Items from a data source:
☆ ☆ ☆ ☆ ☆ ☆ ☆

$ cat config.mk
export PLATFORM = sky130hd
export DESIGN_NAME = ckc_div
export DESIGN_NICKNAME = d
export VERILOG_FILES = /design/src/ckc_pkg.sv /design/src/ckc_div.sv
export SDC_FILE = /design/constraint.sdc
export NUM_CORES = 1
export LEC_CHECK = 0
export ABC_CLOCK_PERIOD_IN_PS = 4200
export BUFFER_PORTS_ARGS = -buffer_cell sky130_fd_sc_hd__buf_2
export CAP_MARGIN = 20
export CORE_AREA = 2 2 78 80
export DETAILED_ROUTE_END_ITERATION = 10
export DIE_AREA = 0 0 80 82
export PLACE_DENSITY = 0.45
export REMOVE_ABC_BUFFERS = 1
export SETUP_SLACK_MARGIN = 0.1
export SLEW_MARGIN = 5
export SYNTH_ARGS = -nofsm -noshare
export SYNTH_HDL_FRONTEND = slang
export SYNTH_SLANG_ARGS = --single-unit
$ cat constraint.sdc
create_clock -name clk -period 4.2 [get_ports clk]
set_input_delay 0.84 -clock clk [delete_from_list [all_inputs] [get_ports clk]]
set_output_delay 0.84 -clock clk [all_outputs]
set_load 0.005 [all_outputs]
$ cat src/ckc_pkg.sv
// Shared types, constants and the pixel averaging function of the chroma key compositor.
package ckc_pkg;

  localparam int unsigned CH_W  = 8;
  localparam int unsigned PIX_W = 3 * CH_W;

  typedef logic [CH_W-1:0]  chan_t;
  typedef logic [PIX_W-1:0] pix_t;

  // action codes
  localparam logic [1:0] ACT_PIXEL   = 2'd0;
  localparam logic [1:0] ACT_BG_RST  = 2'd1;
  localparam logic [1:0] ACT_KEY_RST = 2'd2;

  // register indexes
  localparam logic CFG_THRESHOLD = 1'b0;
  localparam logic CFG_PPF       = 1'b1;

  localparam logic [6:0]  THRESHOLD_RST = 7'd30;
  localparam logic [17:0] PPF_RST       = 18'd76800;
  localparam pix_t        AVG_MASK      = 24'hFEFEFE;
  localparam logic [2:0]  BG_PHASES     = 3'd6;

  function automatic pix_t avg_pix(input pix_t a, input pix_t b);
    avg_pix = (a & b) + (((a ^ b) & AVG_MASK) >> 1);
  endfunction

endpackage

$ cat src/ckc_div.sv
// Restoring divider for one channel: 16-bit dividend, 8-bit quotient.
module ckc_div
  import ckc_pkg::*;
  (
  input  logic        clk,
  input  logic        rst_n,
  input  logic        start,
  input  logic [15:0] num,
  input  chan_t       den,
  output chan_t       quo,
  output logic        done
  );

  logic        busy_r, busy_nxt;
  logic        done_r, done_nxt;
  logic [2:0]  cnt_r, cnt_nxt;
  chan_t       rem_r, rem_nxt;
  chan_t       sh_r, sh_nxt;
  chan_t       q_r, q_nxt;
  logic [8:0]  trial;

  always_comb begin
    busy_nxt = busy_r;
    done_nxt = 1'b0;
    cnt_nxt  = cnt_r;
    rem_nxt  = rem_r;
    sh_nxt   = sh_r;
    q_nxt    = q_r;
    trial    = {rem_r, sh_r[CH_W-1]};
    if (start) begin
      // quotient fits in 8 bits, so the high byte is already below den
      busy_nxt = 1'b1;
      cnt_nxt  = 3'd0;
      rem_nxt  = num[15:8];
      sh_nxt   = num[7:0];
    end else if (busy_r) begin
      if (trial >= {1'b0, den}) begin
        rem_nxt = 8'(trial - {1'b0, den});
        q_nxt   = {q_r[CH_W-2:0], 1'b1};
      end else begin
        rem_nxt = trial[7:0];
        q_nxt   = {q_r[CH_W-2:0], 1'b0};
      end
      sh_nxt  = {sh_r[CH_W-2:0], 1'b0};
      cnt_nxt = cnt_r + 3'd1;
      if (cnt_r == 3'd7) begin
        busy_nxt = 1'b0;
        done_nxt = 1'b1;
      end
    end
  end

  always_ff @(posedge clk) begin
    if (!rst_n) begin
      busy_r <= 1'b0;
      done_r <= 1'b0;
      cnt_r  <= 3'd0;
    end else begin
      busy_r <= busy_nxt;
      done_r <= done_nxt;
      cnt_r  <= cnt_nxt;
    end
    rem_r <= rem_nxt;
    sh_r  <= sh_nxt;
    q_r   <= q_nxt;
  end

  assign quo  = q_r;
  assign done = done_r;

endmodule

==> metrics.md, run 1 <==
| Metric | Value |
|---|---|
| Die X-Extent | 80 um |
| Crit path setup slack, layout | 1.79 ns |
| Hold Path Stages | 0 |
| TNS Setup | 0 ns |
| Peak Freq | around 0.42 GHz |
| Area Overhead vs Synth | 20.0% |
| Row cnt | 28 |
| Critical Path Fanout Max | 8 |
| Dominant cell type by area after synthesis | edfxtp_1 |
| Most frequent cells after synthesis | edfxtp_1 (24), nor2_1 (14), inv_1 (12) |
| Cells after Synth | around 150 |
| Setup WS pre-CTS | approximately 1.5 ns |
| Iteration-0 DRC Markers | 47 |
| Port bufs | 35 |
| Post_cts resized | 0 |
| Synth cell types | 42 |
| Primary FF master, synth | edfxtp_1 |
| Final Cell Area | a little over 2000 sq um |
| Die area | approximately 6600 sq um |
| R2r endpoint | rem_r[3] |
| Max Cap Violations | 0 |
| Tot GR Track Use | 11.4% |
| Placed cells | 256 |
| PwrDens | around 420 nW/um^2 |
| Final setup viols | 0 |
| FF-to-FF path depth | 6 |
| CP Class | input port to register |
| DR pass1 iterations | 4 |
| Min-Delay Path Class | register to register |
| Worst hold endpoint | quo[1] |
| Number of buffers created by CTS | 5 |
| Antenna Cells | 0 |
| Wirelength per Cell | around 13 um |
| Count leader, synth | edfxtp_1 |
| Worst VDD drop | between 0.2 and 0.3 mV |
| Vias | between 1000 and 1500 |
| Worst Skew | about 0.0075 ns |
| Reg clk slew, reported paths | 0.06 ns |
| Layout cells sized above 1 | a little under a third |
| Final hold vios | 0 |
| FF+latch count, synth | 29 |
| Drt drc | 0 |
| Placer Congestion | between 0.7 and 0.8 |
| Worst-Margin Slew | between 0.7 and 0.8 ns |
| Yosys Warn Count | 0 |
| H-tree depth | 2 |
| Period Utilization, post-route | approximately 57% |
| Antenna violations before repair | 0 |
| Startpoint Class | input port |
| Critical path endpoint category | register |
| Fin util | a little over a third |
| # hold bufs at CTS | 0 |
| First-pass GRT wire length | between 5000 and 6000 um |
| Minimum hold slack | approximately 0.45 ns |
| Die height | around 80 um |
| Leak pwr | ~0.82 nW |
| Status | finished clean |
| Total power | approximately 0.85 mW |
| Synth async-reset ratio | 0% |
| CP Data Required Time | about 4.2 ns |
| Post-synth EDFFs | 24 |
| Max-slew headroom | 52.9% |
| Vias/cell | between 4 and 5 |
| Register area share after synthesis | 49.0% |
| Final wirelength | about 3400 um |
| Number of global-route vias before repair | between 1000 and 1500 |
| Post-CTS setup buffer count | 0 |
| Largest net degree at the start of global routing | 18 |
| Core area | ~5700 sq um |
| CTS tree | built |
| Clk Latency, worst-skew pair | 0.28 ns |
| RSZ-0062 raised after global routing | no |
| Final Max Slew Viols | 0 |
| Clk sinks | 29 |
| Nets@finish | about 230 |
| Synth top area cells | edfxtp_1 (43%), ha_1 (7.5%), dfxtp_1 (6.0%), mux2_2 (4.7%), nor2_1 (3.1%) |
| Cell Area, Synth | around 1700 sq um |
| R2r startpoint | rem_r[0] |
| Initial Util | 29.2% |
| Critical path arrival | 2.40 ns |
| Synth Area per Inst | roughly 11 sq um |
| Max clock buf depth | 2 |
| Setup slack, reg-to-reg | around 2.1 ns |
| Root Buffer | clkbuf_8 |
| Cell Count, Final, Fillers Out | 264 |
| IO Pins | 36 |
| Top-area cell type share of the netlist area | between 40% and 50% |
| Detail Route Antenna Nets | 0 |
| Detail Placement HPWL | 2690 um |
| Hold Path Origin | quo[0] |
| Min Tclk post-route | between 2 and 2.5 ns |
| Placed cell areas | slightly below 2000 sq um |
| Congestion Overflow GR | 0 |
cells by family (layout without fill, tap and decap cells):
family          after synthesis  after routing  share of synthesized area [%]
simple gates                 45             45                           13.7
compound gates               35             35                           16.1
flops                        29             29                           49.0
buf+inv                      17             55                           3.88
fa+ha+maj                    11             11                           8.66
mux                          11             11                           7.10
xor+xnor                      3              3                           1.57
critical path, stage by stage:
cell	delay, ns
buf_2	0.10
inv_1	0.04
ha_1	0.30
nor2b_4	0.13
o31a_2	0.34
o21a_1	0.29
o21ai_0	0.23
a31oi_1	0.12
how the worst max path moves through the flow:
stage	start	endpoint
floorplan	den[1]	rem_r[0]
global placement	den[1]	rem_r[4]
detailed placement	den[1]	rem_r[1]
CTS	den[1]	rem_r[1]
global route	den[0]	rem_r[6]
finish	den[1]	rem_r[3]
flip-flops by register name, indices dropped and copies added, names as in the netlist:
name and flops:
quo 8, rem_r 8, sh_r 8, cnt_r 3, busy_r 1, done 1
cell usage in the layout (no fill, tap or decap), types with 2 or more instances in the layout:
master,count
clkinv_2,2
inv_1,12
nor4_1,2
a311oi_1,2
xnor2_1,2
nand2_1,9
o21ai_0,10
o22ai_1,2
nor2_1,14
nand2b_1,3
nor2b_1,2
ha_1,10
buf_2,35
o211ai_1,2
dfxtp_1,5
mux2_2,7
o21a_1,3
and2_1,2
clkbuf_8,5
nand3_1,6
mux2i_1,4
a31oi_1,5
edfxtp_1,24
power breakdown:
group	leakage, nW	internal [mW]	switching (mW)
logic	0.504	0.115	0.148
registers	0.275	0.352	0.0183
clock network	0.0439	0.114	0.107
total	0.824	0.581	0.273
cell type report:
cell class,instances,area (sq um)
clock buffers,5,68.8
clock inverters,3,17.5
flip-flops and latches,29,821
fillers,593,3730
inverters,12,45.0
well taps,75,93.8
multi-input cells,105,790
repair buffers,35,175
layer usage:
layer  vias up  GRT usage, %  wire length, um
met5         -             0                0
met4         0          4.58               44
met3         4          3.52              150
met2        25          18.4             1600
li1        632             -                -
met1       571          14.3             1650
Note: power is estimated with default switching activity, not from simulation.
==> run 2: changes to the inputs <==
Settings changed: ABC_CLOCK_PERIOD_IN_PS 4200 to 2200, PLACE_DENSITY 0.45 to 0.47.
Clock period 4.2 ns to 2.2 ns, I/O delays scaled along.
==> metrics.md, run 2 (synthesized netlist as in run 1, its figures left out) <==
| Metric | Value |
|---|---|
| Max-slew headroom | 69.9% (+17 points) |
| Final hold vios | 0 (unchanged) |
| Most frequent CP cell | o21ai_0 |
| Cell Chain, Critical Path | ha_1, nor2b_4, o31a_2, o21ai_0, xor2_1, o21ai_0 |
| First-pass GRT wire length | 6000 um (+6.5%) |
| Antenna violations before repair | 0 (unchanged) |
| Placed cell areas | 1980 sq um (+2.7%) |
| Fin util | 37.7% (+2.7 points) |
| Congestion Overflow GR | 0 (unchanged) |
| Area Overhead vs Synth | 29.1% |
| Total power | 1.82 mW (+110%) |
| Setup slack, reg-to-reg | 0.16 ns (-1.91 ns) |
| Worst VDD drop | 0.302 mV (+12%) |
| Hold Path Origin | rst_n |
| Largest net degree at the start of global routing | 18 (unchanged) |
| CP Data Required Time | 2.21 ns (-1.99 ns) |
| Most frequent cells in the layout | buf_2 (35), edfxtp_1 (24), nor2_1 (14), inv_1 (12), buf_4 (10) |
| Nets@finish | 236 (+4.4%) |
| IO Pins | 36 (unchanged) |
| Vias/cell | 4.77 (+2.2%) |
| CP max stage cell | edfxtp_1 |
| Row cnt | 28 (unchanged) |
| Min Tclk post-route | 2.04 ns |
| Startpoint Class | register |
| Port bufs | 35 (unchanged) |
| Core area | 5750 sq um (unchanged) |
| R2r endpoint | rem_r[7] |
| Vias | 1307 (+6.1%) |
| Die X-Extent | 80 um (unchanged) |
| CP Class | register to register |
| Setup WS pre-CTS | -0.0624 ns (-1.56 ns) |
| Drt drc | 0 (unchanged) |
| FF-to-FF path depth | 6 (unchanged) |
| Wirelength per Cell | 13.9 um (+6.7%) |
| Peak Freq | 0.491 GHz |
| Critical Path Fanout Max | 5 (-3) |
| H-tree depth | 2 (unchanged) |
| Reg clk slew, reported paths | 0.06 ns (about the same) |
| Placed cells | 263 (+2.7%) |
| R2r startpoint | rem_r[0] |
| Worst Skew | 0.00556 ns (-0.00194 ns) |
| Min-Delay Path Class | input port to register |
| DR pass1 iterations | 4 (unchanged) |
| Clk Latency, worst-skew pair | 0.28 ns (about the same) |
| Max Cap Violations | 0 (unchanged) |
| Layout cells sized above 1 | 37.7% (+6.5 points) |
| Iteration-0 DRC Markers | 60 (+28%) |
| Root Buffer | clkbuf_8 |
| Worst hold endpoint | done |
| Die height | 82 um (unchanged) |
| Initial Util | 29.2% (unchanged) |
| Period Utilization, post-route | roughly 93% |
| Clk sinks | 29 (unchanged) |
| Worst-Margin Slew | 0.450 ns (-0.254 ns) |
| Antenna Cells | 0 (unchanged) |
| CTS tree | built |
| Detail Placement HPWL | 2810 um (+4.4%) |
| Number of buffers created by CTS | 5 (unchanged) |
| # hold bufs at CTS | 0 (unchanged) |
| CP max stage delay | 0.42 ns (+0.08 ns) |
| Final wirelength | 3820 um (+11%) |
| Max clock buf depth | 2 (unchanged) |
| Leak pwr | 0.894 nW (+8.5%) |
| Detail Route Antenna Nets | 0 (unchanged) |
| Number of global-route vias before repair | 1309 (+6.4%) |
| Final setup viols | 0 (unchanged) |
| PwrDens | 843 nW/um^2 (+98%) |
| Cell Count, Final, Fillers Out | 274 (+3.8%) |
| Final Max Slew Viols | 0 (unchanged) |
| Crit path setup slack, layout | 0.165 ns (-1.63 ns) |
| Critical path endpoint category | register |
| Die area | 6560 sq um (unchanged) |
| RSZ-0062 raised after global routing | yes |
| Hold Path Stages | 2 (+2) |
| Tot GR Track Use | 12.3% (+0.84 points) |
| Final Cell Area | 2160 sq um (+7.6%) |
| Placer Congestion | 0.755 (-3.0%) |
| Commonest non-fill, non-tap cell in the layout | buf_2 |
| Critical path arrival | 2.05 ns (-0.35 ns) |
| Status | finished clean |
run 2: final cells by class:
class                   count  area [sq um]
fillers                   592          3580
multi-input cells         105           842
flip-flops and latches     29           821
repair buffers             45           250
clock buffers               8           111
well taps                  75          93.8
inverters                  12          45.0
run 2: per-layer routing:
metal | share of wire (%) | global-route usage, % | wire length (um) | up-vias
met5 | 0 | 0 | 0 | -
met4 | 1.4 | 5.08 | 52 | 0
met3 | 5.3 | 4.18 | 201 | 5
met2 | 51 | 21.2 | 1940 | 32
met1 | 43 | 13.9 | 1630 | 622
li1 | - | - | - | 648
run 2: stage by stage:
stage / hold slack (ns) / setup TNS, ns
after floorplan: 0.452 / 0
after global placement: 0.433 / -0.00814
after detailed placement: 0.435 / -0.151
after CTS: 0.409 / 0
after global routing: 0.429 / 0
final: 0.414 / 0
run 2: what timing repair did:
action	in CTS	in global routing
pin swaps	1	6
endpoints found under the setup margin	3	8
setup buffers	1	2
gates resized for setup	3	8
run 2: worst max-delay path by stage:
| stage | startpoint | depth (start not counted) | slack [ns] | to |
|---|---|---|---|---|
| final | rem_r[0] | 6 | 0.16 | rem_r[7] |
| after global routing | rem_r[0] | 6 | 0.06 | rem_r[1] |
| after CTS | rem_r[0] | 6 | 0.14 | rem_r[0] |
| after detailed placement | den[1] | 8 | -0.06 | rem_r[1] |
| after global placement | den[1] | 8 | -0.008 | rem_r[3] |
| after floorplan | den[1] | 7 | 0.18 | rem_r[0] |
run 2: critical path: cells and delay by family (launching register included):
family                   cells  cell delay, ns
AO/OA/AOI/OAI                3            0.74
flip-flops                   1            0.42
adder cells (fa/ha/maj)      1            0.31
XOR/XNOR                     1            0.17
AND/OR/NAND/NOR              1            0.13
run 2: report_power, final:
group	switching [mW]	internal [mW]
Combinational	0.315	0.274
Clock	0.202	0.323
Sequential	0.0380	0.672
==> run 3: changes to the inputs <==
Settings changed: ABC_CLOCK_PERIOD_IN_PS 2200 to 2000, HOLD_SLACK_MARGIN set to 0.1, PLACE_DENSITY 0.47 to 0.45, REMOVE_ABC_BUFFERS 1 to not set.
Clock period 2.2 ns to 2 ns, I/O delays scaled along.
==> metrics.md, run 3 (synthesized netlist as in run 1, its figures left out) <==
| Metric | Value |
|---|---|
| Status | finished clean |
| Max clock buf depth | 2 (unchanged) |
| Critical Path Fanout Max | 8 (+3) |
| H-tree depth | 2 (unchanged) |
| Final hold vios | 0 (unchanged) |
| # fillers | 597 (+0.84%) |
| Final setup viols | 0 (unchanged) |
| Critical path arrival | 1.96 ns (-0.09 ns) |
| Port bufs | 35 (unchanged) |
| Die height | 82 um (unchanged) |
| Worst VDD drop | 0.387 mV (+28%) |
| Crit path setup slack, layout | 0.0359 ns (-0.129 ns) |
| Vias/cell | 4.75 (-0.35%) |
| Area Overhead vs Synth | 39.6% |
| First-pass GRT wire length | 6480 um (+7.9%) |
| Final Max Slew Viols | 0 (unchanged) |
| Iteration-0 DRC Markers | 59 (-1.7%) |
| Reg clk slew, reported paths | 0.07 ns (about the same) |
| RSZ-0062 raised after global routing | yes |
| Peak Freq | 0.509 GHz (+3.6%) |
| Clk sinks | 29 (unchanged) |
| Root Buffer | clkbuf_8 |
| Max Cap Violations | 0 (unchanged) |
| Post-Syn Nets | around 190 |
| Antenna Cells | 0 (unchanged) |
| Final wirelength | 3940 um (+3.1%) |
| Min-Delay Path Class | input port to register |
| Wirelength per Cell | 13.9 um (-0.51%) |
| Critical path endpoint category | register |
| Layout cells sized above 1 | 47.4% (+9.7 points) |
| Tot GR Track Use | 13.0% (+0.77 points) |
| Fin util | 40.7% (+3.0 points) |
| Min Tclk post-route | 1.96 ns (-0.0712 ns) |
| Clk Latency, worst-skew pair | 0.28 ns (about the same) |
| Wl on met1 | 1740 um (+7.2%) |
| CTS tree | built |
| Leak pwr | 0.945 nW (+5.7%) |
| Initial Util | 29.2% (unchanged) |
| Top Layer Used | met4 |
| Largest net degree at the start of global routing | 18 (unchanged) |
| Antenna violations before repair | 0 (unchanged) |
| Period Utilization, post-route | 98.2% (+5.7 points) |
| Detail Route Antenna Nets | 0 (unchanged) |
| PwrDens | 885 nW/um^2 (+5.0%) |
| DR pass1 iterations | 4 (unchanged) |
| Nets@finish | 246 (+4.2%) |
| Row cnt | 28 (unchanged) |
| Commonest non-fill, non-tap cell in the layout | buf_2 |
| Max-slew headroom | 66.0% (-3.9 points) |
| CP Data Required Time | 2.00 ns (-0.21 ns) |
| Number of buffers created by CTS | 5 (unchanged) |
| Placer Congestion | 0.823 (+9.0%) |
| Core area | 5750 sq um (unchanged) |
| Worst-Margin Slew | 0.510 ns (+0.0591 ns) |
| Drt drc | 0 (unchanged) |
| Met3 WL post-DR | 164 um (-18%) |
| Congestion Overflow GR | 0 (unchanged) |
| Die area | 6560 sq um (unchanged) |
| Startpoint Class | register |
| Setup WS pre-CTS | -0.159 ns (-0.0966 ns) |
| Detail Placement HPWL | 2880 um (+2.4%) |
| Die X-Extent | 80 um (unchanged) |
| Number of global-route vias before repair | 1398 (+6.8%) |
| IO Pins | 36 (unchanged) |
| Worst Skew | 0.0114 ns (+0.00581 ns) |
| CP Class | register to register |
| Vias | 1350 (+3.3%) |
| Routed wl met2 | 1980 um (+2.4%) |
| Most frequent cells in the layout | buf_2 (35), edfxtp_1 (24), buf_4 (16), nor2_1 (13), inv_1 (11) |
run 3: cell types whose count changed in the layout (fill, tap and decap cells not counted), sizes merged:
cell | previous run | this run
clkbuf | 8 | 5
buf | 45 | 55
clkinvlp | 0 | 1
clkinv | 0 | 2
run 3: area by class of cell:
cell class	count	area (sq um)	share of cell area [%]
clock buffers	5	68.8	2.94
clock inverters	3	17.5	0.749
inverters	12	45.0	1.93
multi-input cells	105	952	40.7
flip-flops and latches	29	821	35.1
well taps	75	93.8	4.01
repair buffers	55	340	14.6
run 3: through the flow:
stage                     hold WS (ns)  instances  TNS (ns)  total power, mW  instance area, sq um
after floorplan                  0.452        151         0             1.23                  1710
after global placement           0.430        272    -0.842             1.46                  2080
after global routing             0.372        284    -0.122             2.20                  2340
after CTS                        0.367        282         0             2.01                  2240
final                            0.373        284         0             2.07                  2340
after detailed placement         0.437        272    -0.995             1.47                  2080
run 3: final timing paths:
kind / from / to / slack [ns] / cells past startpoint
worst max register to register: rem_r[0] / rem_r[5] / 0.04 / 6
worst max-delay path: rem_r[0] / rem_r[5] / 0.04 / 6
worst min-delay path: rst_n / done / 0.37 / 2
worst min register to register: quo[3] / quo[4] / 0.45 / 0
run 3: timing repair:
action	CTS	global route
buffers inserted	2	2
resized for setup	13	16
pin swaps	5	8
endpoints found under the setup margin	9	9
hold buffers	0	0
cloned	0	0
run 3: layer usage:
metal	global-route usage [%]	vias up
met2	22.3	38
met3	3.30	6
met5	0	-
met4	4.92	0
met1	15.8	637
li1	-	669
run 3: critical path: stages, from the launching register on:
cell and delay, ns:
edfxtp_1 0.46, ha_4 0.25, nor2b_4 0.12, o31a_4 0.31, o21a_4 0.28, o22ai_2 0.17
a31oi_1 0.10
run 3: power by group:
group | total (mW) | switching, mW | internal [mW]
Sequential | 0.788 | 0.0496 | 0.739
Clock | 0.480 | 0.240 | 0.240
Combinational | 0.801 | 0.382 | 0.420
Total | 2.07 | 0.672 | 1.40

☆ ☆ ☆ ☆ ☆ ☆ ☆

→ **WHAT IS EXPECTED**
From the data above, copy out every line with the string "before" in it.

→ **THE ANSWER**
| Antenna violations before repair | 0 |
| Number of global-route vias before repair | between 1000 and 1500 |
| Antenna violations before repair | 0 (unchanged) |
| Number of global-route vias before repair | 1309 (+6.4%) |
| Antenna violations before repair | 0 (unchanged) |
| Number of global-route vias before repair | 1398 (+6.8%) |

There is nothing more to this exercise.